The research here suggests just one.
http://www.sciencedaily.com/releases/2009/03/090313150254.htm

Of course, it needs to be in the right place at the right time ...and hence the chances surely go up the more virus particles that a family member is exposed to and the longer the time that the individual remains exposed.

I think that it's important to ascertain how many particles are required to cause infection as well as how long before the onset of symptoms,or, after "infection", is one shedding sufficient quantities of virus to be infectious.

It seems to me that Cowlings study can only be conducted under VERY controlled circumstances, and then what would be a satisfactory sample size ? does 36 do it? That result would then be reliable for that given strain, and you would then model the other potential variables.

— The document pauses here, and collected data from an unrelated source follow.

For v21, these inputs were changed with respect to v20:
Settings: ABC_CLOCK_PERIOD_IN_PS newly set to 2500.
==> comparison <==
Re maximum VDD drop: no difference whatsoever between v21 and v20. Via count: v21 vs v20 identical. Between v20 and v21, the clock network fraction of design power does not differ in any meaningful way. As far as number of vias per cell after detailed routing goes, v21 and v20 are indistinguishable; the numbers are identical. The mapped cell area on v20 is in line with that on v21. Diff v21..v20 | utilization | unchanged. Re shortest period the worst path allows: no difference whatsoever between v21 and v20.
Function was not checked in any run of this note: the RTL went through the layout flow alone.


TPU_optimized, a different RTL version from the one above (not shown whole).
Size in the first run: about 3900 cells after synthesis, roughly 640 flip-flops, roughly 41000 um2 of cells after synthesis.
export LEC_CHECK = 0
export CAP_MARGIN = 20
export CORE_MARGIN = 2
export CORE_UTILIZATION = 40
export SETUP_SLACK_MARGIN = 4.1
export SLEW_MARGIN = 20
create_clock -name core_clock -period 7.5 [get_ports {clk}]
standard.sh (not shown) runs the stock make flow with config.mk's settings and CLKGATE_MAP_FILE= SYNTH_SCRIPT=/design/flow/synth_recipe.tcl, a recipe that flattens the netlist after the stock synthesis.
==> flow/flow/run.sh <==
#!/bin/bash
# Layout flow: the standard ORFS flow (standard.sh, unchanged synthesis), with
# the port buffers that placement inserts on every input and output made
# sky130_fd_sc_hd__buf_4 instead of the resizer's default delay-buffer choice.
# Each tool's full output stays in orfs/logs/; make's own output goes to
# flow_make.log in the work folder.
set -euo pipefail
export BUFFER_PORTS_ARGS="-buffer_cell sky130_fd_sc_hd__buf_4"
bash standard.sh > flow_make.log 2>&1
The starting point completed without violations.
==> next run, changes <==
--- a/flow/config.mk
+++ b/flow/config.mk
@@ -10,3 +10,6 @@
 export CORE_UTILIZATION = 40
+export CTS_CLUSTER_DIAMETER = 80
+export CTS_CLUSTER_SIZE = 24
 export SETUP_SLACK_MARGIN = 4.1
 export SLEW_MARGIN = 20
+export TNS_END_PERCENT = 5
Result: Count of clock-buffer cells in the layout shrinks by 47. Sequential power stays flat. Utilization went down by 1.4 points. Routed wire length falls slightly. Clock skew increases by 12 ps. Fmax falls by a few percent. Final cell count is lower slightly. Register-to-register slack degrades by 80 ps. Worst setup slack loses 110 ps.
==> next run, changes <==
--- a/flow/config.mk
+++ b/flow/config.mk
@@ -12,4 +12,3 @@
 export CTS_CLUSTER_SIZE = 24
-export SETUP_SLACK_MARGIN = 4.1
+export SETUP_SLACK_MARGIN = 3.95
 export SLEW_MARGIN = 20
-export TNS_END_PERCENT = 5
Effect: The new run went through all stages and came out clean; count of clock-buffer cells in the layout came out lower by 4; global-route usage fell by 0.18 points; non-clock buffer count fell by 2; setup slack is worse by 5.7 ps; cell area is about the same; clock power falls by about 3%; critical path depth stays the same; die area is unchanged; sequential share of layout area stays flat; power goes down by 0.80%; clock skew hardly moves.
Background: an optimization exercise with open tools, aiming at small area, a short achievable clock period and few clock cycles per item. Do not read the settings as production practice.
Where RTL was checked, it was by simulation tests only, not by an equivalence proof against the original.

==> module mmc_s, before the edit <==
module mmc_s(
    input ld, clk,
    input [31:0] i_a, i_b,
    output [31:0] res,
    output done);
    function automatic [32:0] padd32(input [31:0] a, input [31:0] b, input c);
        reg [31:0] t, g, p, g0, p0;
        integer l, i, m;
        begin
            t = a ^ b;
            g0 = a;
            p0 = t;
            g0[0] = t[0] ? c : a[0];
            p0[0] = 1'b0;
            g = g0;
            p = p0;
            for (i = 1; i < 32; i = i + 1) begin
                g[i] = p0[i] ? g0[i - 1] : g0[i];
                p[i] = p0[i] & p0[i - 1];
            end
            for (l = 2; l < 32; l = l * 2)
                for (i = 0; i < 32; i = i + 1)
                    if (i & l) begin
                        m = (i & ~(l - 1)) - 1;
                        g[i] = p[i] ? g[m] : g[i];
                        p[i] = p[i] & p[m];
                    end
            padd32 = {g[31], t ^ {g[30:0], c}};
        end
    endfunction
    reg [31:0] x, y, u, v;
    reg        fy, dn;
    wire px = x[0];
    wire py = y[0] ^ fy;
    wire odd = px & py;
    wire [31:0] ny  = ~y;
    wire        cin = ~fy;
    wire [32:0] sc  = padd32(x, ny, cin);
    wire [32:0] s   = {~sc[32], sc[31:0]};
    wire        neg = s[32];
    wire        fin = &((x ^ ny) ~^ {x[30:0] | ny[30:0], cin});
    wire [31:0] p1  = s[32:1];
    wire [31:0] p2  = {1'b0, s[32:2]};
    wire [31:0] p3  = {2'b0, s[32:3]};
    wire [31:0] n1  = {1'b0, ~s[31:1]};
    wire [31:0] n2  = {2'b0, ~s[31:2]};
    wire [31:0] n3  = {3'b0, ~s[31:3]};
    wire [32:0] uv  = padd32(u, v, 1'b0);
    wire [31:0] sum = uv[31:0];
    function automatic [2:0] amt(input [2:1] l);
        amt = {~l[1] & ~l[2], ~l[1] & l[2], l[1]};
    endfunction
    wire [2:0] yl = y[2:0] ^ {3{fy}};   
    wire [2:0] kd = amt(s[2:1]);        
    wire [2:0] kx = amt(x[2:1]);
    wire [2:0] ky = amt(yl[2:1]);
    wire [2:0] kc = amt(x[2:1] | yl[2:1]);
    wire run  = ~ld & ~dn;
    wire sub  = run & odd;
    wire subx = sub & ~neg;             
    wire suby = sub & neg;              
    wire hb   = run & ~px & ~py;        
    wire hx   = run & ~px & py;         
    wire hy   = run & px & ~py;         
    wire [2:0] xd = {3{subx}} & kd;
    wire [2:0] yd = {3{suby}} & kd;
    wire [2:0] xh = ({3{hx}} & kx) | ({3{hb}} & kc);
    wire [2:0] yh = ({3{hy}} & ky) | ({3{hb}} & kc);
    wire [2:0] ud = xd | ({3{hx}} & kx);    
    wire [2:0] vd = yd | ({3{hy}} & ky);
    wire hold_x = ~(ld | subx | hx | hb);
    wire hold_y = ~(ld | suby | hy | hb);
    wire hold_u = ~(ld | suby | subx | hx);
    wire hold_v = ~(ld | subx | suby | hy);
    always @(posedge clk) begin
        x  <= ({32{ld}} & i_a)
            | ({32{xd[0]}} & p1) | ({32{xd[1]}} & p2) | ({32{xd[2]}} & p3)
            | ({32{xh[0]}} & {1'b0, x[31:1]}) | ({32{xh[1]}} & {2'b0, x[31:2]}) | ({32{xh[2]}} & {3'b0, x[31:3]})
            | ({32{hold_x}} & x);
        y  <= ({32{ld}} & i_b)
            | ({32{yd[0]}} & n1) | ({32{yd[1]}} & n2) | ({32{yd[2]}} & n3)
            | ({32{yh[0]}} & {1'b0, y[31:1]}) | ({32{yh[1]}} & {2'b0, y[31:2]}) | ({32{yh[2]}} & {3'b0, y[31:3]})
            | ({32{hold_y}} & y);
        u  <= ({32{ld}} & i_b) | ({32{suby}} & sum)
            | ({32{ud[0]}} & {u[30:0], 1'b0}) | ({32{ud[1]}} & {u[29:0], 2'b0}) | ({32{ud[2]}} & {u[28:0], 3'b0})
            | ({32{hold_u}} & u);
        v  <= ({32{subx}} & sum)
            | ({32{vd[0]}} & {v[30:0], 1'b0}) | ({32{vd[1]}} & {v[29:0], 2'b0}) | ({32{vd[2]}} & {v[28:0], 3'b0})
            | ({32{hold_v}} & v);
        fy <= suby | (~ld & fy);
        dn <= ~ld & (dn | (sub & fin));
    end
    assign res  = v;
    assign done = dn;
endmodule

It seems any definitive discoveries then need to be compared with common sense man in the street observations,after the fact, in the wild, "like 10 days ago we had a an index case "in town", now everyone I ask knows someone who's sick, or whatever...with the same strain.

While on the topic of natural history of flu, there's another recent paper from Lancet Infectious Diseases that combines historical data to give an estimate of the incubation period for a host of respiratory viral infections, including influenza A and B. While there are some potential complications with combining data from a bunch of different studies that looked at different flu viruses, this paper does give some more precision to our understanding of the incubation period of influenza and of the utility of incubation periods in general.